Our new EU Commissioner, David Byrne, will be paying his first official visit to Ireland next week when he goes to the only part of the Euro Commission located outside Brussels or Luxembourg and one that comes within his SANCO (health and consumer protection) portfolio.
He will arrive at the EU Food and Veterinary Office in Clonskeagh at a time when the long-running saga of the move to Grange, Co Meath, is reaching a conclusion if not an end. Last month the contract was signed for a new building on a green-field site 26 miles from Dublin after endless delays and wrangling over the move. The 160 Eurocrats, minus those who resign in protest, should be installed in Co Meath within two years.
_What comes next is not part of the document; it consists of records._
Background: an optimization exercise with open tools, aiming at small area, a short achievable clock period and few clock cycles per item. Do not read the settings as production practice.
RTL that was checked went through simulation tests only; none was proved equivalent to the original.

==> raven: inputs <==
==> flow/design.v (excerpt) <==
module date_seconds_of_year_converter_unit (
    input  logic                            i_clk,
    input  logic                            i_rst_n,
    input  logic                            i_in_valid,
    output logic                            o_in_ready,
    input  logic                            i_in_mode,
    input  logic [dsoyc_pkg::WYear-1:0]     i_in_year,
    input  logic [dsoyc_pkg::WMonth-1:0]    i_in_month,
    input  logic [dsoyc_pkg::WDay-1:0]      i_in_day,
    input  logic [dsoyc_pkg::WHour-1:0]     i_in_hour,
    input  logic [dsoyc_pkg::WMinute-1:0]   i_in_minute,
    input  logic [dsoyc_pkg::WSecond-1:0]   i_in_second,
    input  logic [dsoyc_pkg::WSeconds-1:0]  i_in_seconds,
    output logic                            o_out_valid,
    input  logic                            i_out_ready,
    output logic [dsoyc_pkg::WSeconds-1:0]  o_out_seconds,
    output logic [dsoyc_pkg::WMonth-1:0]    o_out_month,
    output logic [dsoyc_pkg::WDay-1:0]      o_out_day,
    output logic [dsoyc_pkg::WHour-1:0]     o_out_hour,
    output logic [dsoyc_pkg::WMinute-1:0]   o_out_minute,
    output logic [dsoyc_pkg::WSecond-1:0]   o_out_second,
    output logic                            o_out_range_error
);
    function automatic logic [8:0] offc(input logic [3:0] m);
        case (m)
            4'd2:    offc = 9'd31;
            4'd3:    offc = 9'd59;
            4'd4:    offc = 9'd90;
            4'd5:    offc = 9'd120;
            4'd6:    offc = 9'd151;
            4'd7:    offc = 9'd181;
            4'd8:    offc = 9'd212;
            4'd9:    offc = 9'd243;
            4'd10:   offc = 9'd273;
  ...
==> module dsoyc_tod, before the edit <==
module dsoyc_tod (input wire [4:0] h, input wire [5:0] m, input wire [5:0] s, output wire [16:0] t);
    wire t1;
    wire t2;
    wire t3;
    wire t4;
    wire t5;
    wire t6;
    wire t7;
    wire t8;
    wire t9;
    wire t10;
    wire t11;
    wire t12;
    wire t13;
    wire t14;
    wire t15;
    wire t16;
    wire t17;
    wire t18;
    wire t19;
    wire t20;
    wire t21;
    wire t22;
    wire t23;
    wire t24;
    wire t25;
    wire t26;
    wire t27;
    wire t28;
    wire t29;
    wire t30;
    wire t31;
    wire t32;
    wire t33;
    wire t34;
    wire t35;
    wire t36;
    wire t37;
    wire t38;
    wire t39;
    wire t40;
    wire t41;
    wire t42;
    wire t43;
    wire t44;
    wire t45;
    wire t46;
    wire t47;
    wire t48;
    wire t49;
    wire t50;
    wire t51;
    wire t52;
    wire t53;
    wire t54;
    wire t55;
    wire t56;
    wire t57;
    wire t58;
    wire t59;
    wire t60;
    wire [16:0] ra, rb, rs;
    assign t1 = h[0] ^ m[2];
    assign t2 = h[0] & m[2];
    assign t3 = h[1] ^ m[3] ^ m[2];
    assign t4 = (h[1] & m[3]) | (h[1] & m[2]) | (m[3] & m[2]);
    assign t5 = m[1] ^ m[0];
    assign t6 = m[1] & m[0];
    assign t7 = h[2] ^ m[4] ^ m[3];
    assign t8 = (h[2] & m[4]) | (h[2] & m[3]) | (m[4] & m[3]);
    assign t9 = m[2] ^ m[1];
    assign t10 = m[2] & m[1];
    assign t11 = h[3] ^ m[5] ^ m[4];
    assign t12 = (h[3] & m[5]) | (h[3] & m[4]) | (m[5] & m[4]);
    assign t13 = m[3] ^ m[2];
    assign t14 = m[3] & m[2];
    assign t15 = h[4] ^ m[5] ^ m[4];
    assign t16 = (h[4] & m[5]) | (h[4] & m[4]) | (m[5] & m[4]);
    assign t17 = t1 ^ m[1];
    assign t18 = t1 & m[1];
    assign t19 = t2 ^ t3 ^ t5;
    assign t20 = (t2 & t3) | (t2 & t5) | (t3 & t5);
    assign t21 = t4 ^ t6 ^ t7;
    assign t22 = (t4 & t6) | (t4 & t7) | (t6 & t7);
    assign t23 = t8 ^ t10 ^ t11;
    assign t24 = (t8 & t10) | (t8 & t11) | (t10 & t11);
    assign t25 = t12 ^ t14 ^ t15;
    assign t26 = (t12 & t14) | (t12 & t15) | (t14 & t15);
    assign t27 = t16 ^ h[0] ^ m[5];
    assign t28 = (t16 & h[0]) | (t16 & m[5]) | (h[0] & m[5]);
    assign t29 = h[1] ^ h[0];
    assign t30 = h[1] & h[0];
    assign t31 = h[2] ^ h[1];
    assign t32 = h[2] & h[1];
    assign t33 = h[3] ^ h[2];
    assign t34 = h[3] & h[2];
    assign t35 = h[4] ^ h[3];
    assign t36 = h[4] & h[3];
    assign t37 = m[1] ^ m[0];
    assign t38 = m[1] & m[0];
    assign t39 = t17 ^ m[0] ^ s[4];
    assign t40 = (t17 & m[0]) | (t17 & s[4]) | (m[0] & s[4]);
    assign t41 = t18 ^ t19 ^ s[5];
    assign t42 = (t18 & t19) | (t18 & s[5]) | (t19 & s[5]);
    assign t43 = t20 ^ t21 ^ t9;
    assign t44 = (t20 & t21) | (t20 & t9) | (t21 & t9);
    assign t45 = t22 ^ t23 ^ t13;
    assign t46 = (t22 & t23) | (t22 & t13) | (t23 & t13);
    assign t47 = t24 ^ t25 ^ m[3];
    assign t48 = (t24 & t25) | (t24 & m[3]) | (t25 & m[3]);
    assign t49 = t26 ^ t27 ^ m[4];
    assign t50 = (t26 & t27) | (t26 & m[4]) | (t27 & m[4]);
    assign t51 = t28 ^ t29 ^ m[5];
    assign t52 = (t28 & t29) | (t28 & m[5]) | (t29 & m[5]);
    assign t53 = t30 ^ t31 ^ h[0];
    assign t54 = (t30 & t31) | (t30 & h[0]) | (t31 & h[0]);
    assign t55 = t32 ^ t33 ^ h[1];
    assign t56 = (t32 & t33) | (t32 & h[1]) | (t33 & h[1]);
    assign t57 = t34 ^ t35 ^ h[2];
    assign t58 = (t34 & t35) | (t34 & h[2]) | (t35 & h[2]);
    assign t59 = t36 ^ h[4] ^ h[3];
    assign t60 = (t36 & h[4]) | (t36 & h[3]) | (h[4] & h[3]);
    assign ra = {1'b0, t60, t58, t56, t54, t52, t50, t48, t46, t44, t42, t40, t38, t37, m[0], s[1], s[0]};
    assign rb = {1'b0, h[4], t59, t57, t55, t53, t51, t49, t47, t45, t43, t41, t39, s[3], s[2], 1'b0, 1'b0};
    assign rs = ra + rb;
    assign t = rs[16:0];
endmodule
The Food and Vet office was given to Ireland when we got left out in the divvy-up of EU agencies in 1993. John Bruton proposed it be located in his own constituency and when he came to power he went about organising it. But it didn't run smoothly; first the Eurocrats refused to leave Brussels and there were more complaints with each move since - from Clare St to Blackrock to Clonskeagh. Commissioner Byrne will have more weighty matters on his mind when he calls to the office, where former FG spindoctor Peter Prendergast is director, next Friday, but it is likely he will still encounter some hostility from Eurocrats, most of them non-Irish, who dread a move to the country.